REQUIRED ACTION: In the listing below, print exactly the lines between the line holding "critical path: cells" and the line holding "6_report | 0.495 | 0.524 | 69.1 | 9.96", inclusive, and no more.

============================================================

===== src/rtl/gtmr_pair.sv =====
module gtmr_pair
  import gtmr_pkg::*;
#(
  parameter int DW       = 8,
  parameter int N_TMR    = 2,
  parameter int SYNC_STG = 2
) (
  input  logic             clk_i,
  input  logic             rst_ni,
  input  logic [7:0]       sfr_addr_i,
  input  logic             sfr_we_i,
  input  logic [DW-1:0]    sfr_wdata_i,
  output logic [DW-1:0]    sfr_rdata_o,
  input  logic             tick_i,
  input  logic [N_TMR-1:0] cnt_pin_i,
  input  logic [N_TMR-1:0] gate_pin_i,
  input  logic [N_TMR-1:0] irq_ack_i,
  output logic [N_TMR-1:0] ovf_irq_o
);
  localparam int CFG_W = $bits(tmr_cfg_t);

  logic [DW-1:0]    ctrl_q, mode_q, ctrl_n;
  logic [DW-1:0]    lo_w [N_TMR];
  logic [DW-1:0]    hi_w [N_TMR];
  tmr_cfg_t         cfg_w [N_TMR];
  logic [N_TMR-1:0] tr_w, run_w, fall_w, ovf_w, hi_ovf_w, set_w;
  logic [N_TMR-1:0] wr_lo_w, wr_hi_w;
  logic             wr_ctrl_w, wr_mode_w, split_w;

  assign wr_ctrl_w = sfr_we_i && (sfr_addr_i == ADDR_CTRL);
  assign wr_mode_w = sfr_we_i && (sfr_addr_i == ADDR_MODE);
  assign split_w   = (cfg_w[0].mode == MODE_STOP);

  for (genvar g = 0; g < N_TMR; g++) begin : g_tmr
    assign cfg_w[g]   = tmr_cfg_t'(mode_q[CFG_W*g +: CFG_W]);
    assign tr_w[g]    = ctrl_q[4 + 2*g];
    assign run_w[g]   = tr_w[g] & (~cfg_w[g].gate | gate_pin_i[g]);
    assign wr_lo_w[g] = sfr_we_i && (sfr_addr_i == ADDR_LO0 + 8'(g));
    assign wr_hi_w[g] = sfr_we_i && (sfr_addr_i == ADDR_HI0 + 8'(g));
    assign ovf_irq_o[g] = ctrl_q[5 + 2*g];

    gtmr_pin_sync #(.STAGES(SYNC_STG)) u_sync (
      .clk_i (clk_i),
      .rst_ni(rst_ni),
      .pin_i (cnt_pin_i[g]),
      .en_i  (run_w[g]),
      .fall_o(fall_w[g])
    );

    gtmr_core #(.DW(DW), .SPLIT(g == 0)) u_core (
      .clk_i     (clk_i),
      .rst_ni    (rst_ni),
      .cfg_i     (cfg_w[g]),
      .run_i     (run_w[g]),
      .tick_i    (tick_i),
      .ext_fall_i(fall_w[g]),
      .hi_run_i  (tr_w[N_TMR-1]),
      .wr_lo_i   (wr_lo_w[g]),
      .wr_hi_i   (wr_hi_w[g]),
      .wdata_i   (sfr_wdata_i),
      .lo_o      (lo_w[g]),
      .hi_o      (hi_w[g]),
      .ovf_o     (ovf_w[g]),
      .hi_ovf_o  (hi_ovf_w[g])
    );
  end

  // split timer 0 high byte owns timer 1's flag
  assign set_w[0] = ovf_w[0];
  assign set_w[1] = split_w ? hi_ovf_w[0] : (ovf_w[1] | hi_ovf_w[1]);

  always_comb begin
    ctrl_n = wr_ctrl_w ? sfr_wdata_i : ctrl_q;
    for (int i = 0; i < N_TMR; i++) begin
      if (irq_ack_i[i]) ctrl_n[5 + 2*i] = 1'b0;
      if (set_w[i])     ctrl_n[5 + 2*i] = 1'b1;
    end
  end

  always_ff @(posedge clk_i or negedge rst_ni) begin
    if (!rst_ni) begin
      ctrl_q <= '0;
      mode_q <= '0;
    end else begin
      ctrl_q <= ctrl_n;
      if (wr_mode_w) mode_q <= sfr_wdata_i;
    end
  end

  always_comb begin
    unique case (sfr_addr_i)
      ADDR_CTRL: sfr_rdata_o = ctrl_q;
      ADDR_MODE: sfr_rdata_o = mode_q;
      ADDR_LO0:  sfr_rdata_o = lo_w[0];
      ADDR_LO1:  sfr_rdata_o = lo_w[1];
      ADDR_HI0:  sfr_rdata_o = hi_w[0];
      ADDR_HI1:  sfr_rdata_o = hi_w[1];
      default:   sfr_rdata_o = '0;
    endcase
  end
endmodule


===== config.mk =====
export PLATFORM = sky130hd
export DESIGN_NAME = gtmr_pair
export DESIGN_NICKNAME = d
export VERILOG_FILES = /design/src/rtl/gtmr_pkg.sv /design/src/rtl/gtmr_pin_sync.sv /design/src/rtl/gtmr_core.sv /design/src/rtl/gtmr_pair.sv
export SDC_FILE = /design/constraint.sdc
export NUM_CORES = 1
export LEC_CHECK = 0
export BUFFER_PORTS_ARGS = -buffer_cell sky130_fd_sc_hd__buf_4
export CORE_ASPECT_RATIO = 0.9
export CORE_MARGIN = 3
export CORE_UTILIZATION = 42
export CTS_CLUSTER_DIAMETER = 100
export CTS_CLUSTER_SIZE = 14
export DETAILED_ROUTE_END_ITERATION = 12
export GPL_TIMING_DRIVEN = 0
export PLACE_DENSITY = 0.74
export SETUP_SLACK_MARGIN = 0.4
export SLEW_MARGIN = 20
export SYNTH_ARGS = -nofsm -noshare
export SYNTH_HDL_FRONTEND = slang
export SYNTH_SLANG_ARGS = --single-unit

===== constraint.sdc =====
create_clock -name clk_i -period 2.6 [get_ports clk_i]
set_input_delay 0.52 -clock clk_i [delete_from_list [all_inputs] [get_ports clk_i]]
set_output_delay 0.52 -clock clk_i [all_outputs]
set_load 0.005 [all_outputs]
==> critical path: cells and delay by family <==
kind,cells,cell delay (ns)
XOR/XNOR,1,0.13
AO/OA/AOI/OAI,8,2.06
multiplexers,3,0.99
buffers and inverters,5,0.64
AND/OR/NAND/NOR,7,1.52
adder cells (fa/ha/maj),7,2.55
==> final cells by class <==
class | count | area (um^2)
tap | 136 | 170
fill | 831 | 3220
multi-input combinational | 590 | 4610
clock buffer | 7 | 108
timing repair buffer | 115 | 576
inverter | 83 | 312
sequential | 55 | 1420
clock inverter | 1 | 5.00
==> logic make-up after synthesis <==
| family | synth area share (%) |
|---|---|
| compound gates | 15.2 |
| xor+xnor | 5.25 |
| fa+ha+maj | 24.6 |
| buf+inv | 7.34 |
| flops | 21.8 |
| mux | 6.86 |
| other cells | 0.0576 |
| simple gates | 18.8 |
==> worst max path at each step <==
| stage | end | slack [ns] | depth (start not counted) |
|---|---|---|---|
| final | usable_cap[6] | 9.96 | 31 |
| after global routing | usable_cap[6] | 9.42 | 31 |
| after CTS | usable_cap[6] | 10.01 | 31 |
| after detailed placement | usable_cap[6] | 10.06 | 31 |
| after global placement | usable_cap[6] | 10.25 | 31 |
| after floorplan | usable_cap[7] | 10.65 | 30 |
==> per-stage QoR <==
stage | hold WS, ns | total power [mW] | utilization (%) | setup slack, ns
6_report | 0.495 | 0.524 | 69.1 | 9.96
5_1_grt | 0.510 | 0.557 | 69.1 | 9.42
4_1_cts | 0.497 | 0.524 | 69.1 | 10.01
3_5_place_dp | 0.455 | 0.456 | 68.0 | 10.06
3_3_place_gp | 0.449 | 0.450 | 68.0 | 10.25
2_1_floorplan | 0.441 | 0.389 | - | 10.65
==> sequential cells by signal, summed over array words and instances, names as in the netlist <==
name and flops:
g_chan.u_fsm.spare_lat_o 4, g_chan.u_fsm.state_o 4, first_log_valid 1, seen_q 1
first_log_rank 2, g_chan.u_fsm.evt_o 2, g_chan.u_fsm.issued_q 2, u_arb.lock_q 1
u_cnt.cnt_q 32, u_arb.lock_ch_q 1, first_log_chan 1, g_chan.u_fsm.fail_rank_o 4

============================================================

RESULT FOR THIS EXERCISE:
==> critical path: cells and delay by family <==
kind,cells,cell delay (ns)
XOR/XNOR,1,0.13
AO/OA/AOI/OAI,8,2.06
multiplexers,3,0.99
buffers and inverters,5,0.64
AND/OR/NAND/NOR,7,1.52
adder cells (fa/ha/maj),7,2.55
==> final cells by class <==
class | count | area (um^2)
tap | 136 | 170
fill | 831 | 3220
multi-input combinational | 590 | 4610
clock buffer | 7 | 108
timing repair buffer | 115 | 576
inverter | 83 | 312
sequential | 55 | 1420
clock inverter | 1 | 5.00
==> logic make-up after synthesis <==
| family | synth area share (%) |
|---|---|
| compound gates | 15.2 |
| xor+xnor | 5.25 |
| fa+ha+maj | 24.6 |
| buf+inv | 7.34 |
| flops | 21.8 |
| mux | 6.86 |
| other cells | 0.0576 |
| simple gates | 18.8 |
==> worst max path at each step <==
| stage | end | slack [ns] | depth (start not counted) |
|---|---|---|---|
| final | usable_cap[6] | 9.96 | 31 |
| after global routing | usable_cap[6] | 9.42 | 31 |
| after CTS | usable_cap[6] | 10.01 | 31 |
| after detailed placement | usable_cap[6] | 10.06 | 31 |
| after global placement | usable_cap[6] | 10.25 | 31 |
| after floorplan | usable_cap[7] | 10.65 | 30 |
==> per-stage QoR <==
stage | hold WS, ns | total power [mW] | utilization (%) | setup slack, ns
6_report | 0.495 | 0.524 | 69.1 | 9.96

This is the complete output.